====== Dataset extract

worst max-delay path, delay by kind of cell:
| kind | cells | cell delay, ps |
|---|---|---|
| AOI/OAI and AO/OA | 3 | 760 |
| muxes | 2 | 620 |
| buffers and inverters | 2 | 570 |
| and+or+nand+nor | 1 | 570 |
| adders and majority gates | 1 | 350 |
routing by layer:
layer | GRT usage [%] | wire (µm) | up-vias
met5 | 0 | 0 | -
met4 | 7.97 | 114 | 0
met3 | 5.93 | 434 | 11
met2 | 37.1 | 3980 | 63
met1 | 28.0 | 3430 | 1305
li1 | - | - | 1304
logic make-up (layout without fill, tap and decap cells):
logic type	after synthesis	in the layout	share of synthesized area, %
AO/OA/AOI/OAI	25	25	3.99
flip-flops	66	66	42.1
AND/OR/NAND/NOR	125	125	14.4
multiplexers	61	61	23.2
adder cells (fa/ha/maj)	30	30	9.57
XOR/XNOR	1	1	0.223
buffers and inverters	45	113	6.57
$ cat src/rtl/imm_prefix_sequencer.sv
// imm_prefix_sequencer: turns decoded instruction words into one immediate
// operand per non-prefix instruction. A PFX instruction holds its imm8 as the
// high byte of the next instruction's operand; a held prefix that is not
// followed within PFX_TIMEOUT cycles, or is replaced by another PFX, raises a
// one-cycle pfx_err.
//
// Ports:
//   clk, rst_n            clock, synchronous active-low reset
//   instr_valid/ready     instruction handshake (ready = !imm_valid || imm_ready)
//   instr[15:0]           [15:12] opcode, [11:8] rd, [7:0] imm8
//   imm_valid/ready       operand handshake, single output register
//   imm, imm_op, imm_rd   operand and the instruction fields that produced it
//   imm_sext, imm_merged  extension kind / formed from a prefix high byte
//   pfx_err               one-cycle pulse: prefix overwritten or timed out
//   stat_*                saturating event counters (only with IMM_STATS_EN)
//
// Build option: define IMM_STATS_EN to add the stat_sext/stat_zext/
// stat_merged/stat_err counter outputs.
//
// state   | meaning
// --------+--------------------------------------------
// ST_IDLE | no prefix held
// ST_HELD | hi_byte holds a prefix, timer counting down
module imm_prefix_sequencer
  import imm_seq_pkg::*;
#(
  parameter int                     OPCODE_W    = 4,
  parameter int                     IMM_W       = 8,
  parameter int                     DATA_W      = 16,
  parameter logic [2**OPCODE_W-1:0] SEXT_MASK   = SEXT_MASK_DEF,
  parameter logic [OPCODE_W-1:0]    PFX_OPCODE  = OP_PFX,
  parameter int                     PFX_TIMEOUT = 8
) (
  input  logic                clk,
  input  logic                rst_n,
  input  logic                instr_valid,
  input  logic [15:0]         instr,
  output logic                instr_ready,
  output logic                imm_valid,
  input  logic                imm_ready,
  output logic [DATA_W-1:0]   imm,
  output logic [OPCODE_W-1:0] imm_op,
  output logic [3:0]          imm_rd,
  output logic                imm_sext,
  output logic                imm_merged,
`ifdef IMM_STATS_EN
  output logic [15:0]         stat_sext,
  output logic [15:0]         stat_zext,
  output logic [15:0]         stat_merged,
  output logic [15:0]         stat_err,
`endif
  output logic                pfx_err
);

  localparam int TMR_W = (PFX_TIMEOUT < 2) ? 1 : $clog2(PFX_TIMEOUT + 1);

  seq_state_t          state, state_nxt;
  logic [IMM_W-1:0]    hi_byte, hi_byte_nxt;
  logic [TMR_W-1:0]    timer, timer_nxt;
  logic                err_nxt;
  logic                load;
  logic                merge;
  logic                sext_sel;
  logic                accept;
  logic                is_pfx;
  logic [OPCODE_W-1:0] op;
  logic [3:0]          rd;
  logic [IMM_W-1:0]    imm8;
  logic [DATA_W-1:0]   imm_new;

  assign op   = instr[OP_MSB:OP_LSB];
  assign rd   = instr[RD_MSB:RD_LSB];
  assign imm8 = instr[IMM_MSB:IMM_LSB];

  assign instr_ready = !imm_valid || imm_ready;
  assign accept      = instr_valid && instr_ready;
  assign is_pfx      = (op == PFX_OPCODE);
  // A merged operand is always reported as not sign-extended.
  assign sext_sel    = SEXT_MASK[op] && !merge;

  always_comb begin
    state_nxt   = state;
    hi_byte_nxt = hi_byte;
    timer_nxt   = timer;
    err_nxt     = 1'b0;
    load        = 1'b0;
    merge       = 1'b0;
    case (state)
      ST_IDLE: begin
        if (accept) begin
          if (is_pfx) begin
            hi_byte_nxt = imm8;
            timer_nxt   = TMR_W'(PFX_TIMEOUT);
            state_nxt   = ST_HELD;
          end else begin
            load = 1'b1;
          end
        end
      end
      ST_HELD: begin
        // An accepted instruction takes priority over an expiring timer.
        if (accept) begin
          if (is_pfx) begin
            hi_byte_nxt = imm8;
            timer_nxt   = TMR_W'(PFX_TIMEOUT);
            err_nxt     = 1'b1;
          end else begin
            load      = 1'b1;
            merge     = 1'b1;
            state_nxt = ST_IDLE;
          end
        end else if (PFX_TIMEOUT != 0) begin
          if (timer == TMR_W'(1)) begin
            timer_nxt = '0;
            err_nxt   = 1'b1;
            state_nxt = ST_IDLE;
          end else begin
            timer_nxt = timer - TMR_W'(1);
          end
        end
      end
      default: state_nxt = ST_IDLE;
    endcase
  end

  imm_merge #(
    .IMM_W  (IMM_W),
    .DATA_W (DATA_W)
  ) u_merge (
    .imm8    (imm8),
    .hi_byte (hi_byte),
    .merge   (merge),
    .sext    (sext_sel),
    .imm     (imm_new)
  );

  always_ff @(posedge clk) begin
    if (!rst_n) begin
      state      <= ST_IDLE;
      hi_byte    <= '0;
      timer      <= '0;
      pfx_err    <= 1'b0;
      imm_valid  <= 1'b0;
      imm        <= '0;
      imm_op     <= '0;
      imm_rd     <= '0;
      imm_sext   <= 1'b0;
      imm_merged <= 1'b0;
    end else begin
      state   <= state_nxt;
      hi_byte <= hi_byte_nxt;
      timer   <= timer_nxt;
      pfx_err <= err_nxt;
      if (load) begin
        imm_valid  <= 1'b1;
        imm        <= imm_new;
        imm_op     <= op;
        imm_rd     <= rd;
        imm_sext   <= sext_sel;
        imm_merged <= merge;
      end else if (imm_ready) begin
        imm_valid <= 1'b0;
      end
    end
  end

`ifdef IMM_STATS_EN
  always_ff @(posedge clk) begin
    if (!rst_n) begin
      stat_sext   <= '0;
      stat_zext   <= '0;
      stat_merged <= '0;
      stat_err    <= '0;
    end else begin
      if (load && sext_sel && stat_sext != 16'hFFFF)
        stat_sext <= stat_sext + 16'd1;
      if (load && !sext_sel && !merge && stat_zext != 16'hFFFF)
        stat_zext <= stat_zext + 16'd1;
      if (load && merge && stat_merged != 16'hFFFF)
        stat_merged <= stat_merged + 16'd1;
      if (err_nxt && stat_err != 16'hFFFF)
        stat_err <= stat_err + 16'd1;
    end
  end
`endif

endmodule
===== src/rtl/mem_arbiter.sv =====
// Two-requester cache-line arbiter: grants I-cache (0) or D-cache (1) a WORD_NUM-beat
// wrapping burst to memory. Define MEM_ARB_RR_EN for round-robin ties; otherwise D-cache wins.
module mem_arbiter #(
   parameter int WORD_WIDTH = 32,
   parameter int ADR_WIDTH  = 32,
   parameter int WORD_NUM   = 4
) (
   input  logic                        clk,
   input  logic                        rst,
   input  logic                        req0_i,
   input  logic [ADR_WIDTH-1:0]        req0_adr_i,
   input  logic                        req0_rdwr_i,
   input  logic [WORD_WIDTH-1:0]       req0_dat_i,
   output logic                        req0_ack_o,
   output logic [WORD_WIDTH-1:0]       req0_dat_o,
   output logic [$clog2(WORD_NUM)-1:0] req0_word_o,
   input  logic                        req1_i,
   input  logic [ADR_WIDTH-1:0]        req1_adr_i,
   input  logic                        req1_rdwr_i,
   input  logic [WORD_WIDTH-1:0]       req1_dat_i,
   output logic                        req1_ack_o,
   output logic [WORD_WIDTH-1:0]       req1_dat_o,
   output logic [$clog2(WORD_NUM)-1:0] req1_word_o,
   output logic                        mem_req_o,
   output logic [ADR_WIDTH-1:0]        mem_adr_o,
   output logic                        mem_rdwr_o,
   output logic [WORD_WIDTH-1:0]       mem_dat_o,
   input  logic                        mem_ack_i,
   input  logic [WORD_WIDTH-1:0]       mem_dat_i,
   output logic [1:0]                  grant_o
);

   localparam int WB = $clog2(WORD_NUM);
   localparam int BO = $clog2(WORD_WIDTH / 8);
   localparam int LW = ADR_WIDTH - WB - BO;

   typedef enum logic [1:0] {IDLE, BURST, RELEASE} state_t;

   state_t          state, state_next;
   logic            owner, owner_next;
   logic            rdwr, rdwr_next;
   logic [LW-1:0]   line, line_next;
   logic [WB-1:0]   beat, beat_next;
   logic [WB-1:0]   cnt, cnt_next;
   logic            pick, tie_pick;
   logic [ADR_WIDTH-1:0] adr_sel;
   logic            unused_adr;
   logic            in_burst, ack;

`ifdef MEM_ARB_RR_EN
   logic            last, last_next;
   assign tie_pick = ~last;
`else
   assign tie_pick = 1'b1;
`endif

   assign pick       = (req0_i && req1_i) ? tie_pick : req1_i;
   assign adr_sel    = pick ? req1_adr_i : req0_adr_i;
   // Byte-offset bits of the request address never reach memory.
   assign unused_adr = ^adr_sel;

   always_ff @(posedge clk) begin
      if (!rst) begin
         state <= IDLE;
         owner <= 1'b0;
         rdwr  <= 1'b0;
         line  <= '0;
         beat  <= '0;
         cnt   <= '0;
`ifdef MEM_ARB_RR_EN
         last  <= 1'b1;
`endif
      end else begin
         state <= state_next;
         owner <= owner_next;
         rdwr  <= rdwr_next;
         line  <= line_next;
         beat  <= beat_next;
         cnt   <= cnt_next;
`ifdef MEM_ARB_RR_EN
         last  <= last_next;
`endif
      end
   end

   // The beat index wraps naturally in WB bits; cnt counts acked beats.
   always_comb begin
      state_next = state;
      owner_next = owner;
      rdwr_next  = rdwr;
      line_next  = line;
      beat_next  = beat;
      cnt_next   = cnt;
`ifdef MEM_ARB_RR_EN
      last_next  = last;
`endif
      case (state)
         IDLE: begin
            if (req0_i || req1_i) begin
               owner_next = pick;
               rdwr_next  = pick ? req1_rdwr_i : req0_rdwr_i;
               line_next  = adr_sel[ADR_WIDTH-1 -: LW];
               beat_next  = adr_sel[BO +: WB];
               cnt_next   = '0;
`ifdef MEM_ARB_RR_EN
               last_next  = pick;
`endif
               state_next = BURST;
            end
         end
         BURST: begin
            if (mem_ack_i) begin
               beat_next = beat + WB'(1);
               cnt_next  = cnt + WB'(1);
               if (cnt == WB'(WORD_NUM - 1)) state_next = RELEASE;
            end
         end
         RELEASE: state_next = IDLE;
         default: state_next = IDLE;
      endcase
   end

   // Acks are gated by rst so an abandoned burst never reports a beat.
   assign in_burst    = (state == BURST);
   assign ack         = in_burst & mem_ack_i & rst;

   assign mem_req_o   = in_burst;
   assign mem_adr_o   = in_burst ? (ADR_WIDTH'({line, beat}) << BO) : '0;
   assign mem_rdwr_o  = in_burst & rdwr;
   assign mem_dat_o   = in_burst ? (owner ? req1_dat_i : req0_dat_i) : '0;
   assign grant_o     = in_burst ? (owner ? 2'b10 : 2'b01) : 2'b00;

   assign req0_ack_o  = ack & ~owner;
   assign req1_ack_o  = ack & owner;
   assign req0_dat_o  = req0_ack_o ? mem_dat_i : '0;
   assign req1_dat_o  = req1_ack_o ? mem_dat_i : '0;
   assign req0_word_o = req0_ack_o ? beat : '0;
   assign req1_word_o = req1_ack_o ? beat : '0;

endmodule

============
====== Dataset extract

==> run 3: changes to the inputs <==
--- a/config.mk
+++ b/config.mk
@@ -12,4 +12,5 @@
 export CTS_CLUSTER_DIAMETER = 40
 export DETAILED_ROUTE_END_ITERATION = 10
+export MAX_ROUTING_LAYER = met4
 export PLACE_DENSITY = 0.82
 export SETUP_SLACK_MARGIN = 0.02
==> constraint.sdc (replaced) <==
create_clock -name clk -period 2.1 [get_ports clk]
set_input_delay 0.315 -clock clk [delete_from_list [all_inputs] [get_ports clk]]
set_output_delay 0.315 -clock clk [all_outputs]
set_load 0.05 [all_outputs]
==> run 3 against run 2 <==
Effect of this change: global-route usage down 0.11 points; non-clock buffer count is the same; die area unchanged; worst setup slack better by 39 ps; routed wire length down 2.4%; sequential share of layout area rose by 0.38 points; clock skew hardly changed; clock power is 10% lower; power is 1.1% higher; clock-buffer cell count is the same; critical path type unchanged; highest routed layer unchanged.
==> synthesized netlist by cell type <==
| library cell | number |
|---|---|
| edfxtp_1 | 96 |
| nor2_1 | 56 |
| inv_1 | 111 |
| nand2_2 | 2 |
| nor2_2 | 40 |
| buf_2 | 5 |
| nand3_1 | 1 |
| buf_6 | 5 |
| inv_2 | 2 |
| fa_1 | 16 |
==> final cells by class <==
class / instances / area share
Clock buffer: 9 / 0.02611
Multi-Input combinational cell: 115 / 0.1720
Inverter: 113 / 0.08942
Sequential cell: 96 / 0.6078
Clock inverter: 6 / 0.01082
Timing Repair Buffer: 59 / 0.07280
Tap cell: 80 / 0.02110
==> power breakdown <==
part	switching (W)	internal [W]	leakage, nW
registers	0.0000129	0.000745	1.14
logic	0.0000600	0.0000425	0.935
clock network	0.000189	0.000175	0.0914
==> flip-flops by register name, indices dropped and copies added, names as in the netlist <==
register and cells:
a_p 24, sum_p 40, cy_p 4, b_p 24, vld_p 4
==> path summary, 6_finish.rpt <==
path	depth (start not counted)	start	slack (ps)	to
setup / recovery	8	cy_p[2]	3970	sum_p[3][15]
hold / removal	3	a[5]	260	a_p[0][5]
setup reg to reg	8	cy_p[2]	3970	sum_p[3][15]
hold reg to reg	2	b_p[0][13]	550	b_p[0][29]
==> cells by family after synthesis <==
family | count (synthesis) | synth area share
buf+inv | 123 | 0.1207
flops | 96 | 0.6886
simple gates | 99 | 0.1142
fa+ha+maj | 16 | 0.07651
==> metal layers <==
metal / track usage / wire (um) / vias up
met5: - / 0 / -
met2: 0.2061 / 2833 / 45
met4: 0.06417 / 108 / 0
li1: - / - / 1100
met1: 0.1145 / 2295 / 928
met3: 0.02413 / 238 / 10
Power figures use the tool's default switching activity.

============

* **Required work**: Reproduce exactly, and with no other material, the lines between those holding "met1: 0.1145 / 2295 / 928" and "Power figures use", inclusive.

* **Exercise solution**:
met1: 0.1145 / 2295 / 928
met3: 0.02413 / 238 / 10
Power figures use the tool's default switching activity.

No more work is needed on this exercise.